No available Cloud access licenses. To obtain additional licenses, contact your administrator.

The number of users in your Active Directory domain exceeds the number of available Cloud licenses. When the number of users in your Active Directory domain exceeds the number of available licenses, some staff will be unable to sign in. To permit all staff members to sign in, purchase a license from MyCaseWare for each staff member or contact your local distributor.


Account already exists. User with email ... already exists. How do you want to continue?

This error occurs after a user is removed from Azure and another user is added using the same email address.

To work around this issue, delete the Cloud account associated with the email address displayed in the error message and have the user sign in again using SSO.

This process will not be required in future releases.


The received token is missing the following claims: email required for system access. Please contact your administrator.

The CaseWare Cloud SSO integration is designed to recognize ‘username’ and ‘email’ claims as distinct claims. Our integration requires the ‘email’ claim to work properly. The ‘email’ claim is only provided by guest users and managed users integrated through Office365. If your firm’s users are set up through Office365, please ensure to follow Azure’s instructions to manage the ‘email’ claim through the Office admin portal.
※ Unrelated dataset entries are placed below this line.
===== src/verilog/dtc_pkg.sv =====
package dtc_pkg;
	// =========================================
	// Register map.
	localparam logic [3:0] DTC_ADDR_OPTIONS = 4'h0;
	localparam logic [3:0] DTC_ADDR_STATUS = 4'h1;
	localparam int DTC_ADDR_W = 4;
	// =========================================
	// Field positions of the options register.
	localparam int DTC_BIT_WS_HI = 5;
	localparam int DTC_BIT_WS_LO = 4;
	localparam int DTC_BIT_PM_EXTRA = 3;
	localparam int DTC_BIT_PAGE_DIS = 2;
	localparam int DTC_BIT_PAR_DIS = 1;
	localparam int DTC_BIT_RAS_OFF = 0;
	localparam logic [7:0] DTC_OPT_RESET = 8'h00;
	localparam logic [7:0] DTC_OPT_WMASK = 8'h3F;
	// =========================================
	// Timing: double-rate clock periods per wait state.
	localparam logic [1:0] DTC_PERIODS_PER_WAIT = 2'h2;
	localparam logic [2:0] DTC_WAIT_BASE_HIT0 = 3'h0;
	localparam logic [2:0] DTC_WAIT_BASE_HIT1 = 3'h1;
	localparam logic [2:0] DTC_WAIT_BASE_HIT2 = 3'h2;
	localparam logic [2:0] DTC_WAIT_MISS_00 = 3'h2;
	localparam logic [2:0] DTC_WAIT_MISS_01 = 3'h3;
	localparam logic [2:0] DTC_WAIT_MISS_1X = 3'h4;

	typedef struct packed {
		logic [1:0] wait_select;
		logic page_miss_extra_wait;
		logic page_mode_disable;
		logic parity_disable;
		logic row_strobe_shutoff;
	} dtc_cfg_t;
endpackage


===== src/verilog/dtc_cfg_if.sv =====
`timescale 1ns/1ps
interface dtc_cfg_if;
	logic [1:0] wait_select;
	logic page_miss_extra_wait;
	logic cycle_start;
	logic page_miss;
	logic busy;
	logic wait_done;
	modport ctrl (output wait_select, output page_miss_extra_wait, output cycle_start, output page_miss,
		input busy, input wait_done);
	modport cnt (input wait_select, input page_miss_extra_wait, input cycle_start, input page_miss,
		output busy, output wait_done);
endinterface


===== src/verilog/dtc_wait_counter.sv =====
`timescale 1ns/1ps
module dtc_wait_counter (
	input wire logic clk,
	input wire logic rstn,
	dtc_cfg_if.cnt cfg
);
	import dtc_pkg::*;

	typedef struct packed {
		logic busy;
		logic done;
		logic [2:0] waits;
		logic [1:0] sub;
	} dtc_cnt_t;

	dtc_cnt_t s_r;
	dtc_cnt_t s_nxt;

	// =========================================
	// Wait-state lookup.
	function automatic logic [2:0] dtc_waits(input logic [1:0] sel, input logic miss, input logic extra);
		logic [2:0] w;
		w = 3'h0;
		if (miss) begin
			unique casez (sel)
				2'b00: w = extra ? DTC_WAIT_MISS_01 : DTC_WAIT_MISS_00;
				2'b01: w = DTC_WAIT_MISS_01;
				default: w = extra ? 3'(DTC_WAIT_MISS_1X + 3'h1) : DTC_WAIT_MISS_1X;
			endcase
		end else begin
			unique case (sel)
				2'b00: w = DTC_WAIT_BASE_HIT0;
				2'b01: w = DTC_WAIT_BASE_HIT1;
				default: w = DTC_WAIT_BASE_HIT2;
			endcase
		end
		return w;
	endfunction

	always_comb begin
		s_nxt = s_r;
		s_nxt.done = 1'b0;
		if (!s_r.busy) begin
			if (cfg.cycle_start) begin
				// Settings are sampled only here, so a write never alters a running access.
				s_nxt.waits = dtc_waits(cfg.wait_select, cfg.page_miss, cfg.page_miss_extra_wait);
				s_nxt.sub = 2'h0;
				s_nxt.busy = 1'b1;
			end
		end else if (s_r.waits == 3'h0) begin
			s_nxt.busy = 1'b0;
			s_nxt.done = 1'b1;
		end else if (s_r.sub == 2'(DTC_PERIODS_PER_WAIT - 2'h1)) begin
			s_nxt.sub = 2'h0;
			s_nxt.waits = 3'(s_r.waits - 3'h1);
		end else begin
			s_nxt.sub = 2'(s_r.sub + 2'h1);
		end
	end

	always_ff @(posedge clk) begin
		if (!rstn) begin
			s_r <= '0;
		end else begin
			s_r <= s_nxt;
		end
	end

	assign cfg.busy = s_r.busy;
	assign cfg.wait_done = s_r.done;
endmodule // dtc_wait_counter


===== src/verilog/dtc_top.sv =====
`timescale 1ns/1ps
module dtc_top (
	input wire logic clk,
	input wire logic rstn,
	input wire logic [dtc_pkg::DTC_ADDR_W-1:0] reg_addr,
	input wire logic [7:0] reg_wdata,
	input wire logic reg_wr,
	input wire logic reg_rd,
	output logic [7:0] reg_rdata,
	input wire logic addr_strap_six,
	input wire logic cycle_start,
	input wire logic page_miss,
	input wire logic bank_miss,
	output logic cycle_busy,
	output logic cycle_done,
	output logic page_mode_en,
	output logic parity_en,
	output logic two_row_strobes
);
	import dtc_pkg::*;

	typedef struct packed {
		logic [7:0] opt;
		logic [7:0] rdata;
		logic strap_s1;
		logic strap_s2;
		logic in_reset;
		logic page_mode_en;
		logic parity_en;
		logic two_rs;
		logic busy;
		logic done;
	} dtc_state_t;

	dtc_state_t s_r;
	dtc_state_t s_nxt;
	dtc_cfg_if cfg_bus ();

	// =========================================
	// Wait-state timing.
	assign cfg_bus.wait_select = s_r.opt[DTC_BIT_WS_HI:DTC_BIT_WS_LO];
	assign cfg_bus.page_miss_extra_wait = s_r.opt[DTC_BIT_PM_EXTRA];
	assign cfg_bus.cycle_start = cycle_start;
	assign cfg_bus.page_miss = page_miss;

	dtc_wait_counter u_cnt (
		.clk(clk),
		.rstn(rstn),
		.cfg(cfg_bus)
	);

	// =========================================
	// Register file and option outputs.
	always_comb begin
		s_nxt = s_r;
		// Strap pin is asynchronous; it passes two flops before use.
		s_nxt.strap_s1 = addr_strap_six;
		s_nxt.strap_s2 = s_r.strap_s1;
		s_nxt.in_reset = 1'b0;
		s_nxt.rdata = 8'h00;
		if (s_r.in_reset) begin
			s_nxt.opt[DTC_BIT_PAGE_DIS] = s_r.strap_s2;
		end
		if (reg_wr && reg_addr == DTC_ADDR_OPTIONS) begin
			s_nxt.opt = reg_wdata & DTC_OPT_WMASK;
		end
		if (reg_rd) begin
			unique case (reg_addr)
				DTC_ADDR_OPTIONS: s_nxt.rdata = s_r.opt;
				DTC_ADDR_STATUS: s_nxt.rdata = {6'h00, s_r.done, s_r.busy};
				default: s_nxt.rdata = 8'h00;
			endcase
		end
		// Output options are latched only between accesses; during a running cycle only two_rs can change, clearing when bank_miss falls.
		if (!cfg_bus.busy) begin
			s_nxt.page_mode_en = ~s_r.opt[DTC_BIT_PAGE_DIS];
			s_nxt.parity_en = ~s_r.opt[DTC_BIT_PAR_DIS];
			s_nxt.two_rs = bank_miss & ~s_r.opt[DTC_BIT_RAS_OFF];
		end else if (!bank_miss) begin
			s_nxt.two_rs = 1'b0;
		end
		s_nxt.busy = cfg_bus.busy;
		s_nxt.done = cfg_bus.wait_done;
	end

	always_ff @(posedge clk) begin
		if (!rstn) begin
			s_r.opt <= DTC_OPT_RESET;
			s_r.rdata <= 8'h00;
			s_r.in_reset <= 1'b1;
			s_r.page_mode_en <= 1'b1;
			s_r.parity_en <= 1'b1;
			s_r.two_rs <= 1'b0;
			s_r.busy <= 1'b0;
			s_r.done <= 1'b0;
			// Synchroniser keeps running in reset so the strap is valid at release.
			s_r.strap_s1 <= addr_strap_six;
			s_r.strap_s2 <= s_r.strap_s1;
		end else begin
			s_r <= s_nxt;
		end
	end

	assign reg_rdata = s_r.rdata;
	assign cycle_busy = s_r.busy;
	assign cycle_done = s_r.done;
	assign page_mode_en = s_r.page_mode_en;
	assign parity_en = s_r.parity_en;
	assign two_row_strobes = s_r.two_rs;
endmodule // dtc_top


===== config.mk =====
export PLATFORM = sky130hd
export DESIGN_NAME = dtc_top
export DESIGN_NICKNAME = d
export VERILOG_FILES = /design/src/verilog/dtc_pkg.sv /design/src/verilog/dtc_cfg_if.sv /design/src/verilog/dtc_wait_counter.sv /design/src/verilog/dtc_top.sv
export SDC_FILE = /design/constraint.sdc
export NUM_CORES = 1
export LEC_CHECK = 0
export ABC_AREA = 1
export BUFFER_PORTS_ARGS = -buffer_cell sky130_fd_sc_hd__buf_2
export CORE_UTILIZATION = 55
export DETAILED_ROUTE_END_ITERATION = 10
export GPL_TIMING_DRIVEN = 0
export PLACE_DENSITY_LB_ADDON = 0.1
export SYNTH_ARGS = -nofsm -noshare
export SYNTH_HDL_FRONTEND = slang
export SYNTH_HIERARCHICAL = 1
export SYNTH_SLANG_ARGS = --single-unit

===== constraint.sdc =====
create_clock -name clk -period 3.19 [get_ports clk]
set_input_delay 0.638 -clock clk [delete_from_list [all_inputs] [get_ports clk]]
set_output_delay 0.638 -clock clk [all_outputs]
set_load 0.01 [all_outputs]

==> results of run 1 <==
## flip-flops by register name, indices dropped and copies added, names as in the netlist
signal / count
s_r: 5
two_row_strobes: 1
page_mode_en: 1
cfg_bus.wait_select: 2
u_cnt/cfg.wait_done: 1
cycle_busy: 1
cycle_done: 1
reg_rdata: 6
u_cnt/s_r: 5
u_cnt/cfg.busy: 1
parity_en: 1
cfg_bus.page_miss_extra_wait: 1
s_nxt: 1
## stage by stage
| stage | instances | utilization, % | total power [W] | hold WS (ns) |
|---|---|---|---|---|
| global route | 228 | 71.0 | 0.000656 | 0.355 |
| finish | 228 | 71.0 | 0.000621 | 0.348 |
| global placement | 224 | 69.5 | 0.000474 | 0.313 |
| CTS | 228 | 71.0 | 0.000628 | 0.347 |
| floorplan | 169 | - | 0.000446 | 0.310 |
| detailed placement | 224 | 69.5 | 0.000480 | 0.315 |
## how the worst max path moves through the flow
stage | startpoint | to | slack, ns
after floorplan | page_miss | u_cnt/s_r[3]$_SDFFE_PN0P_ | 1.92
after global placement | page_miss | u_cnt/s_r[3]$_SDFFE_PN0P_ | 1.77
after detailed placement | page_miss | u_cnt/s_r[3]$_SDFFE_PN0P_ | 1.74
after CTS | reg_rdata[3]$_SDFF_PN0_ | reg_rdata[3] | 1.65
after global routing | reg_rdata[3]$_SDFF_PN0_ | reg_rdata[3] | 1.61
final | reg_rdata[3]$_SDFF_PN0_ | reg_rdata[3] | 1.66
## cells in the mapped netlist, drive strengths merged
cell type	count
nor2	17
nand2	41
o211ai	1
o21ai	3
nor3b	1
conb	1
inv	35
nand3	8
buf	11
ha	3
nor3	3
a21oi	9
nand4	8
dfxtp	27
## routing by layer
| layer | vias up | track usage (%) | part of all wire [%] |
|---|---|---|---|
| li1 | 571 | - | - |
| met1 | 432 | 21.0 | 45 |
| met2 | 30 | 35.8 | 50 |
| met3 | 2 | 2.78 | 3.9 |
| met4 | 0 | 5.71 | 0.83 |
| met5 | - | 0 | 0 |
## cell type report
cell class / count / share of cell area, %
Buffer: 11 / 5.73
Clock buffer: 3 / 1.54
Clock inverter: 1 / 0.513
Inverter: 35 / 9.15
Multi-Input combinational cell: 96 / 34.3
Sequential cell: 27 / 36.9
Tap cell: 27 / 2.31
Timing Repair Buffer: 28 / 9.57
## worst max-delay path: cells and delay by family (launching register included)
family | cells | cell delay, ns
flops | 1 | 0.33
buf+inv | 2 | 0.23
## power breakdown
| group | switching [W] | internal [W] |
|---|---|---|
| Clock | 0.000101 | 0.0000479 |
| Combinational | 0.0000660 | 0.0000439 |
| Sequential | 0.00000929 | 0.000353 |
| Total | 0.000176 | 0.000445 |
## logic make-up (layout without fill, tap and decap cells)
group,after synthesis,after routing,synth area share (%)
and+or+nand+nor,78,78,30.7
DFF,27,27,43.0
buffers and inverters,46,78,17.3
AOI/OAI and AO/OA,13,13,5.68
adders and majority gates,3,3,2.99
other,1,2,0.299
==> results.txt, run 1 <==
Clock tree synthesis selected as its root buffer the cell clkbuf_4. In the layout the commonest cells are nand2_1, inv_1, buf_2. CTS built an H-tree with a depth of 1. The biggest area contributor in the post-synthesis netlist is dfxtp_1. The count of warnings emitted by yosys is 6. In this run, CTS created clock tree buffers numbering 3. The detailed-route DRC error count came out at 0. The arrival time of data at the critical path endpoint is 0.89 ns. The count of distinct cell types in the synthesized netlist is 24. The sequential cell area fraction in the yosys report came out at roughly 43%. The flow ran to the end, and the final reports show no timing, DRC or antenna violations. The length in cells of the worst reg-to-reg path is 6. The worst min-delay path startpoint is s_nxt[6]$_DFF_P_.

The worst slack at placement is around 1.7 ns. The routed layout has 1,035 vias. The worst hold path belongs to the class register to register. The power density over the cells came out at between 400 and 500 nW/um^2.

The mean instance size in the synthesized netlist is 7.48 sq um. Leaving out fill and tap cells, the most frequent cell in the layout is nand2_1. For this run the aggregate overflow at the end of global routing stands at 0. The first global-routing pass estimated roughly 3600 microns of wire.

The category of the most critical setup path is register to output pin. The area of the mapped netlist is 1260 sq um. In this run the standard cell core region covers 2060 sq um. The multi-input combinational cells in the finished layout cover a total of 502 sq um. The sum of negative setup slack came out at 0 ns. The worst hold path was traced through 0 stages. The initialized floorplan defines 16 standard-cell rows. The starting DRC count in detailed routing came out at 17. Yosys attributes the largest share of cell area to dfxtp_1, nand2_1, inv_1. The endpoint of the worst register-to-register path is u_cnt/s_r[0]$_SDFFE_PN0P_.

The area of the die came out at 2480 sq um. The number of hold buffers added after CTS came out at 0. The via count of the first global-routing pass is 921.

Counting the fill cells in the layout gives 176. After detailed routing, the number of vias per cell comes to 4.54. The detailed placement HPWL is 1750 microns.

The top-area cell type share of the netlist area came out at a little over two fifths. Entering global routing, the biggest net connects 17 pins. The sequential cells in the finished layout cover a total of 541 sq um. The final-report hold violation count came out at 0. The fraction of the cycle the final worst path needs is between 40% and 50%.

The clock network latency to the later pin of the worst-skew pair came out at roughly 0.32 ns. The area added between synthesis and finish is 16.5%. In this run, synthesis produced a sequential element count of 27. The cell count after synthesis came out at roughly 170. The number of setup buffers added after CTS is 0.

The clock tree from TritonCTS is done. The initial antenna violation count is 0. The delay contributed by the slowest stage of the critical path is 0.33 ns. The count of input and output buffers came out at 28. The number of maximum-capacitance violations is 0. Pin placement for this block handled 33 I/O pins. After routing the design area is 1460 sq um. Setup repair after global routing left no endpoint under its margin. The clock skew is 0.0103 ns. The number of buffers on the longest clock path came out at 2. For this run, the total global-route usage over all layers was measured as 18.8%. The congestion estimate from routability-driven global placement came to about 0.78. Static timing analysis puts the maximum clock frequency at 0.655 GHz. Measured along the y axis, the die boundary spans 49.8 microns.

The worst register-to-register path begins at u_cnt/s_r[2]$_SDFFE_PN0P_. The worst-case register-to-register setup slack is 2.01 ns. The count of endpoints failing setup in the final report is 0. The initial utilization of the core area, before any placement, comes to approximately three fifths. The final wirelength is 2180 microns. The share of post-route cells with drive strength above 1 came out at 26.9%. The analysis attributes to cell leakage a power of 0.767 nW. After the last flow step, the layout net total stands at between 200 and 250.

The path with the worst hold slack has its endpoint at s_r[6]$_DFF_P_. The largest fanout of any net on the critical path came out at 1. The slowest library cell on the worst path is dfxtp_1. The worst setup path is launched from a register. The number of antenna diodes in the final layout is 0.

The length of the first detailed-routing pass in iterations is 4. Once the clock tree was built, the resizer swapped 0 gates to a different size. The antenna violation net count after detailed routing came out at 0. Summing all placed instances gives a cell area of 1430 sq um. The signal on the critical path passes through buf_4, buf_2. The clock drives 27 sinks. The number of max-slew violations in the final report is 0.

In this run the horizontal extent of the chip is 49.8 microns. The worst voltage drop across the vdd grid is 0.295 mV. The required time at the worst-slack endpoint came out at around 2.6 ns. In the final routed layout, each cell accounts on average for approximately 9.5 microns. The worst path needs 1.53 ns of the cycle, external delays included. Once routing completed, OpenROAD measured the worst setup slack at 1.66 ns. The worst setup path is captured at an output pin.

The clock-pin transition on the worst setup and hold timing paths is around 0.15 ns.
Power figures use the tool's default switching activity.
How can I disable SSO for my firm?

If you want to disable SSO for your firm, contact your local distributor.

After SSO is disabled, users can log in using their previous Cloud credentials. Users whose passwords have expired or who have only used SSO to log in to Cloud can use the Forgot your password? link to create a password for their account. If necessary, your firm administrator can also reset passwords for users.